Abstract
Pathogenic α-synuclein and tau are critical drivers of neurodegeneration and their mutations cause neuronal loss in patients. Whether the underlying preferential neuronal vulnerability is a cell-type intrinsic property or a consequence of increased expression levels is an open question. Here, we explore cell-type specific α-synuclein and tau expression in human brain datasets and use deep phenotyping as well as brain-wide single-cell RNA sequencing of >200 live neuron types in fruit flies to ask which cellular environments react most to α-synuclein or tau toxicity. We detect phenotypic and transcriptomic evidence of differential neuronal vulnerability independent of α-synuclein or tau expression levels. Comparing vulnerable with resilient neurons enabled us to identify molecular signatures associated with these differential responses. We used these to verify, and then predict resilient and vulnerable neuron subtypes in human brains.

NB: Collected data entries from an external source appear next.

<file path="src/rtl/reg_bus_pkg.sv">
// Shared types and limits for the register bus arbiter.
// Latency: n/a (declarations only).
// Backpressure: n/a.
package reg_bus_pkg;

    localparam int DEF_ADDR_W   = 16;
    localparam int DEF_DATA_W   = 32;
    localparam int MAX_READ_LAT = 4;
    localparam int LAT_CNT_W    = $clog2(MAX_READ_LAT);

    typedef enum logic [1:0] {
        IDLE  = 2'd0,
        ISSUE = 2'd1,
        WAIT  = 2'd2,
        DONE  = 2'd3
    } arb_state_t;

endpackage

</file>
<file path="src/rtl/reg_bus_arbiter_rr_pick.sv">
// Round-robin picker: first set req bit after last_grant, wrapping.
// Latency: combinational.
// Backpressure: none; valid is low when no request is pending.
module rr_pick #(
    parameter int NUM_REQ = 2,
    parameter int IDX_W   = 1
) (
    input  logic [NUM_REQ-1:0] req,
    input  logic [IDX_W-1:0]   last_grant,
    output logic               valid,
    output logic [IDX_W-1:0]   index
);

    logic [IDX_W-1:0] cand;

    // Walk from the farthest candidate to the nearest so the nearest set bit wins.
    always_comb begin
        valid = 1'b0;
        index = '0;
        cand  = '0;
        for (int k = NUM_REQ; k >= 1; k--) begin
            cand = IDX_W'((int'(last_grant) + k) % NUM_REQ);
            if (req[cand]) begin
                valid = 1'b1;
                index = cand;
            end
        end
    end

endmodule

</file>
<file path="src/rtl/reg_bus_arbiter.sv">
// Round-robin register bus arbiter, one transaction in flight; optional REG_BUS_ARB_LOCK_EN adds req_lock.
// Latency: request seen in IDLE at cycle 0 is acked in cycle 2+READ_LAT; one txn per 3+READ_LAT cycles.
// Backpressure: requesters hold req and fields until their one-cycle ack; no other stall.
module reg_bus_arbiter
    import reg_bus_pkg::*;
#(
    parameter int NUM_REQ  = 2,
    parameter int ADDR_W   = DEF_ADDR_W,
    parameter int DATA_W   = DEF_DATA_W,
    parameter int READ_LAT = 1
) (
    input  logic                      clk,
    input  logic                      reset,
    input  logic [NUM_REQ-1:0]        req,
    input  logic [NUM_REQ-1:0]        req_wr,
    input  logic [NUM_REQ*ADDR_W-1:0] req_addr,
    input  logic [NUM_REQ*DATA_W-1:0] req_wdata,
`ifdef REG_BUS_ARB_LOCK_EN
    input  logic [NUM_REQ-1:0]        req_lock,
`endif
    output logic [NUM_REQ-1:0]        ack,
    output logic [DATA_W-1:0]         rdata,
    output logic [ADDR_W-1:0]         bus_addr,
    output logic [DATA_W-1:0]         bus_wdata,
    output logic                      bus_wr,
    output logic                      bus_rd,
    input  logic [DATA_W-1:0]         bus_rdata
);

    localparam int IDX_W = (NUM_REQ > 1) ? $clog2(NUM_REQ) : 1;

    arb_state_t             state, state_nxt;
    logic [IDX_W-1:0]       grant, last_grant;
    logic [IDX_W-1:0]       pick_idx, sel_idx;
    logic                   pick_vld, sel_vld, lock_hit;
    logic                   lat_wr;
    logic [ADDR_W-1:0]      lat_addr;
    logic [DATA_W-1:0]      lat_wdata, rdata_q;
    logic [LAT_CNT_W-1:0]   lat_cnt;

    rr_pick #(
        .NUM_REQ (NUM_REQ),
        .IDX_W   (IDX_W)
    ) u_rr_pick (
        .req        (req),
        .last_grant (last_grant),
        .valid      (pick_vld),
        .index      (pick_idx)
    );

`ifdef REG_BUS_ARB_LOCK_EN
    logic lock_flag;

    // The lock only survives one IDLE cycle: taken if the owner still requests, dropped otherwise.
    always_ff @(posedge clk or posedge reset) begin
        if (reset) begin
            lock_flag <= 1'b0;
        end else if (state == DONE) begin
            lock_flag <= req_lock[grant];
        end else if (state == IDLE) begin
            lock_flag <= 1'b0;
        end
    end

    assign lock_hit = lock_flag && req[last_grant];
`else
    assign lock_hit = 1'b0;
`endif

    assign sel_vld = lock_hit || pick_vld;
    assign sel_idx = lock_hit ? last_grant : pick_idx;

    always_ff @(posedge clk or posedge reset) begin
        if (reset) begin
            state <= IDLE;
        end else begin
            state <= state_nxt;
        end
    end

    always_comb begin
        state_nxt = state;
        case (state)
            IDLE:    if (sel_vld) state_nxt = ISSUE;
            ISSUE:   state_nxt = WAIT;
            WAIT:    if (lat_cnt == '0) state_nxt = DONE;
            DONE:    state_nxt = IDLE;
            default: state_nxt = IDLE;
        endcase
    end

    always_ff @(posedge clk or posedge reset) begin
        if (reset) begin
            grant      <= '0;
            last_grant <= IDX_W'(NUM_REQ - 1);
            lat_wr     <= 1'b0;
            lat_addr   <= '0;
            lat_wdata  <= '0;
            lat_cnt    <= '0;
            rdata_q    <= '0;
        end else begin
            case (state)
                IDLE: begin
                    if (sel_vld) begin
                        grant     <= sel_idx;
                        lat_wr    <= req_wr[sel_idx];
                        lat_addr  <= req_addr[int'(sel_idx)*ADDR_W +: ADDR_W];
                        lat_wdata <= req_wdata[int'(sel_idx)*DATA_W +: DATA_W];
                    end
                end
                ISSUE: lat_cnt <= LAT_CNT_W'(READ_LAT - 1);
                WAIT: begin
                    // Writes also land here: the capture is the post-write read-back.
                    if (lat_cnt != '0) begin
                        lat_cnt <= lat_cnt - LAT_CNT_W'(1);
                    end else begin
                        rdata_q <= bus_rdata;
                    end
                end
                DONE: last_grant <= grant;
                default: ;
            endcase
        end
    end

    // Strobes decode from state so reset cancels them without waiting for a clock.
    assign bus_addr  = lat_addr;
    assign bus_wdata = lat_wdata;
    assign bus_wr    = (state == ISSUE) && lat_wr;
    assign bus_rd    = (state == ISSUE) && !lat_wr;
    assign rdata     = rdata_q;

    always_comb begin
        ack = '0;
        if (state == DONE) ack[grant] = 1'b1;
    end

    a_strobe_excl: assert property (@(posedge clk) disable iff (reset) !(bus_wr && bus_rd));
    a_ack_onehot:  assert property (@(posedge clk) disable iff (reset) $onehot0(ack));

endmodule
</file>
<file path="config.mk">
export PLATFORM = sky130hd
export DESIGN_NAME = reg_bus_arbiter
export DESIGN_NICKNAME = d
export VERILOG_FILES = /design/src/rtl/reg_bus_pkg.sv /design/src/rtl/reg_bus_arbiter_rr_pick.sv /design/src/rtl/reg_bus_arbiter.sv
export SDC_FILE = /design/constraint.sdc
export NUM_CORES = 1
export LEC_CHECK = 0
export BUFFER_PORTS_ARGS = -buffer_cell sky130_fd_sc_hd__buf_2
export CORE_ASPECT_RATIO = 0.9
export CORE_MARGIN = 2
export CORE_UTILIZATION = 25
export DETAILED_ROUTE_END_ITERATION = 10
export GPL_ROUTABILITY_DRIVEN = 0
export PLACE_DENSITY = 0.63
export SYNTH_ARGS = -nofsm -noshare
export SYNTH_HDL_FRONTEND = slang
export SYNTH_SLANG_ARGS = --single-unit
</file>
<file path="constraint.sdc">
create_clock -name clk -period 2.3 [get_ports clk]
set_input_delay 0.115 -clock clk [delete_from_list [all_inputs] [get_ports clk]]
set_output_delay 0.115 -clock clk [all_outputs]
set_load 0.02 [all_outputs]
</file>
Word-level counts from Yosys, hierarchy flattened
Index checks and enable logic that the tools add are counted.
Widths: inputs -> output; s select.
{"block": "totals", "register_bits": 87, "output_inout_bits": 84, "inputBits": 134, "wordCells": 55}
{"block": "classes", "bitwise_logic": 1, "reduce_logical": 12, "n_shift": 2, "mux": 18, "add_sub_neg": 3, "n_lt_le_gt_ge": 5, "eq_ne": 6}
{"operator": "$shiftx 64x7->32", "n": 1}
{"operator": "$shiftx 32x6->16", "n": 1}
{"operator": "$mux 1", "n": 11}
{"operator": "$lt 1x2->1 const B", "n": 4}
{"operator": "$mux 2", "n": 4}
{"operator": "$pmux 2 s4", "n": 1}
{"operator": "$reduce_and 2->1", "n": 4}
{"operator": "$ne 2x2->1 const B", "n": 3}
{"operator": "$eq 2x2->1 const B", "n": 2}
{"operator": "$logic_not 2->1", "n": 2}
{"operator": "$pmux 2 s2", "n": 1}
{"operator": "$reduce_bool 2->1", "n": 2}
{"operator": "$logic_and 1x1->1", "n": 3}
{"operator": "$add 1x1->1 const B", "n": 2}
{"operator": "$eq 2x1->1 const B", "n": 1}
{"operator": "$sub 2x1->2 const B", "n": 1}
{"operator": "$demux 1 s1", "n": 1}
{"operator": "$ge 1x1->1 const B", "n": 1}
{"operator": "$logic_not 1->1", "n": 1}
{"operator": "$not 1->1", "n": 1}

Logic depth before layout (Yosys ltp)
{"block": "logic_depth", "ltp_word": 7, "ltp_mapped": 7, "depth_no_buf": 5}

By module
Synthesis repeated with hierarchy kept, for this count alone.
{"block": "hier_totals", "cells_unflattened": 318, "area_unflattened_um2": 3966.3}
{"module": "reg_bus_arbiter", "cells_per_inst": 316, "area_each_um2": 3952.5, "seq_area_each_um2": 2178.3, "n_inst": 1}
{"module": "rr_pick", "cells_per_inst": 2, "area_each_um2": 13.8, "seq_area_each_um2": 0.0, "n_inst": 1}

Worst setup path before layout
No wires, ideal clock.
{"block": "synth_path", "path_kind": "register to register", "start": "register state[0]", "end": "register rdata_q[0], in the netlist rdata[0]", "synth_period_minus_slack_ps": 1485, "stages_incl_launch_ff": 6, "path_slack_ps": 815, "required_ps": 2175, "setup_ps": 125, "n_path_buf": 1, "t_arrival_ps": 1360, "cell_sequence": "dfrtp_1 inv_1 ha_1 nand2_1 buf_2 mux2_2"}
{"block": "synth_via", "elab_chain_len": 2}
{"item": "start: declaration", "line_no": "reg_bus_arbiter.sv:32", "rtl": "arb_state_t state, state_nxt;"}
{"item": "start signal: assignment", "line_no": "reg_bus_arbiter.sv:77", "rtl": "state <= state_nxt;"}
{"item": "$eq 2x2->1", "line_no": "reg_bus_arbiter.sv:102", "rtl": "case (state)"}
{"item": "$reduce_and 2->1 (no source line)"}
{"item": "end signal: assignment", "line_no": "reg_bus_arbiter.sv:117", "rtl": "rdata_q <= bus_rdata;"}
{"item": "end: declaration", "line_no": "reg_bus_arbiter.sv:38", "rtl": "logic [DATA_W-1:0] lat_wdata, rdata_q;"}
Every way passes these cells.
A chain may end at the register's enable or synchronous reset.

Final worst setup path
{"block": "layout_path", "start": "register state[0]", "end": "register lat_wdata[14], in the netlist bus_wdata[14]"}
{"block": "layout_via", "elab_chain_len": 2}
{"item": "$logic_not 2->1", "line_no": "reg_bus_arbiter.sv:102"}
{"item": "$reduce_and 2->1 (no source line)"}
{"item": "end signal: assignment", "line_no": "reg_bus_arbiter.sv:108", "rtl": "lat_wdata <= req_wdata[int'(sel_idx)*DATA_W +: DATA_W];"}
{"item": "end: declaration", "line_no": "reg_bus_arbiter.sv:38"}
Every way passes these cells.

==> metrics.cfg <==
[clocking]
cts_made_buffers = 9
post_cts_buffers = 0
cts_buffer_depth = 2
cts_sinks = 87
htree_levels = 3
root_buffer = clkbuf_16
path_clk_slew_ps = 60
cts_tree = yes
clock_latency_ps = 340

[routing]
drt-initial-drc-count = 126
wirelength_mm = 11.73
drtAntennaViolNets = 0
wl_per_cell_um = 13.63
vias_per_cell = 4.370
drcViolationCount = 0
via_count = 3758
drt_pass1_iterations = 4

[worst_setup_path]
worstSetupStartpointType = flop
critical_path.startpoint = state[0]
cpMostUsedCell = a21oi_1
timing.rr.start = state[0]
worstRegToRegCells = 6
cp.depth = 6
path_cells = inv_1 > ha_1 > o21ai_4 > buf_4 > a21oi_1 > a21oi_1
crit_family = compound AO/OA/AOI/OAI gates
rrSetupSlack_ps = 590
critPathSlowestCell = dfrtp_1
worstPathRequired_ps = 2560
timing.rr.end = bus_wdata[14]
crit_arrival_ps = 1970
endpoint = bus_wdata[14]
crit_fanout = 25
critPathKind = flop to flop
cp.buffers_inverters = 2
critPathCaptureType = flop
critPathMaxStageDelay_ps = 390

[timing]
tightest_slew_ps = 785.0
slew_violations = 0
finalHoldViolCount = 0
timing.final.crit_period_ps = 1714
fin_tns_setup_ps = 0
max_slew_margin_pct = 47.47
rsz0062_at_grt = no
max_freq_mhz = 583.6
clock_skew_ps = 4.569
finalSetupViolCount = 0
timing.final.crit_share_pct = 74.51

[synth]
ys_seq_elements = 87
netlist_area_um2 = 3766
synth_nets = 509
yosysWarningCount = 0
syn_inst = 369
synth-seq-area-share_pct = 57.84
synth_area_per_cell_um2 = 10.21
yosysUniqueCellTypes = 20

[die]
core_area_um2 = 14710
io_pins = 218
die_x_um = 133.4
dieArea_um2 = 16060
start_util_pct = 25.60
die_h_um = 120.4
rows = 42

[power_and_ir_drop]
internal_power_mw = 4.756
switching_share_pct = 41.13
p_leak_nw = 2.981
power.density_nw_per_um2 = 1311
power.share.sequential_pct = 33.6
p_sw_mw = 3.323
p_clk_share_pct = 18.2
peakVddDrop_mv = 0.5193
combPwrFrac_pct = 48.2

[min_path]
min-delay-path-class = input port to flop

[grt]
grt_start_max_net_pins = 60
grt_use_total_pct = 14.66
grt_pass1_wl_mm = 18.62
grt_pass1_vias = 3917
gr-total-overflow = 0
antenna_found_initial = 0

[final_layout]
nets = 798
drive_above_1_share_pct = 42.60
area_delta_synth_final_pct = 63.69
layout_common_cells = buf_2 (217), a21oi_1 (98), dfrtp_1 (86), dlygate4sd3_1 (75)
final_common_cell = buf_2
num_antenna_cells = 0
post-route-util_pct = 41.90

[flow_run]
cap_viol_max_count = 0

[status]
status = finished clean

[placement]
dp_hpwl_mm = 7.841
port_buffers = 217

==> per-stage QoR <==
step / cell area [µm²] / std cells / setup WS, ps / hold WS, ps / power, mW
final: 6165 / 860 / 586.4 / 16.00 / 8.079
after global routing: 6165 / 860 / 455.7 / 6.108 / 8.671
after CTS: 6165 / 860 / 581.9 / 0.5138 / 8.176
after detailed placement: 5116 / 770 / 611.4 / 246.9 / 6.565
after global placement: 5116 / 770 / 647.7 / 242.5 / 6.505
after floorplan: 3770 / 369 / 815.1 / 243.9 / 5.223
==> state kept, by name (all words and copies together) (netlist names) <==
register and cells:
bus_addr 16, lat_wr 1, last_grant 1, bus_wdata 32, rdata 32, grant 1
lat_cnt 2, state 2
==> worst register-to-register path, stage by stage, from the launching register on <==
cell	delay [ps]
dfrtp_1	390
inv_1	90
ha_1	270
o21ai_4	320
buf_4	350
a21oi_1	60
a21oi_1	150
==> synth_stat cells <==
master,n,area (µm²)
a21oi_1,98,490.5
dfrtp_1,86,2152
nand2_1,50,187.7
nor2_1,50,187.7
mux2_2,35,394.1
buf_2,19,95.09
ha_1,6,75.07
inv_1,6,22.52
buf_4,4,30.03
nor2b_1,3,18.77
a22o_1,2,17.52
and2_1,2,12.51
a21bo_2,1,10.01
a21boi_2,1,11.26
dfstp_2,1,26.28
nor3b_1,1,7.510
o21a_1,1,7.510
o21ai_0,1,5.000
o21ai_1,1,5.000
o32a_1,1,10.01
==> power groups by stage <==
| stage | logic [mW] | clock network (mW) | registers [mW] |
|---|---|---|---|
| 2_1_floorplan | 1.62 | 0 | 3.60 |
| 3_3_place_gp | 3.78 | 0 | 2.72 |
| 3_5_place_dp | 3.83 | 0 | 2.74 |
| 4_1_cts | 3.93 | 1.52 | 2.72 |
| 5_1_grt | 4.26 | 1.59 | 2.82 |
| 6_report | 3.89 | 1.47 | 2.72 |
==> layer usage <==
layer / track usage (%) / routed length (µm) / vias to the layer above
met4: 5.585 / 275 / 0
met1: 16.80 / 4841 / 1766
met5: 0 / 0 / -
li1: - / - / 1819
met2: 25.52 / 5802 / 150
met3: 4.780 / 806 / 23
==> area by class of cell <==
class	count	area, µm²
clock buffer	10	239.0
clock inverter	5	58.81
fill	1412	8549
inverter	6	26.28
multi-input combinational	253	1460
sequential	87	2178
tap	198	247.7
timing repair buffer	301	1954
==> kinds of logic (layout without fill, tap and decap cells) <==
kind of cell,after synthesis,after routing,synth area share (%)
buffers and inverters,29,322,3.920
DFF,87,87,57.84
adders and majority gates,6,6,1.993
AOI/OAI and AO/OA,106,106,14.78
and+or+nand+nor,106,106,11.00
muxes,35,35,10.47
==> how the worst min path moves through the flow <==
stage	endpoint	startpoint	depth (start not counted)	slack (ps)
after floorplan	bus_addr[0]	req_addr[0]	2	240
after global placement	rdata[19]	reset	3	240
after detailed placement	rdata[19]	reset	3	250
after CTS	bus_addr[12]	req_addr[12]	3	0.5
after global routing	bus_addr[12]	req_addr[12]	3	6
final	bus_addr[12]	req_addr[12]	3	20
==> timing repair <==
item	4_1_cts	5_1_grt
endpoints found under the hold margin	160	0
gates resized for setup	0	0
hold buffers	75	0
Note: power is estimated with default switching activity, not from simulation.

This confirms substantia nigra dopaminergic neurons to be sensitive to α-synuclein, and we predict pathogenic tau vulnerable and protected cortical neuron subtypes. Our work indicates that cellular determinants confer selective vulnerability to specific types of amyloid toxicity, thus paving the way to leverage neuronal identity to uncover modifiers of neurodegeneration-associated toxic proteins.
Competing Interest Statement
The authors have declared no competing interest.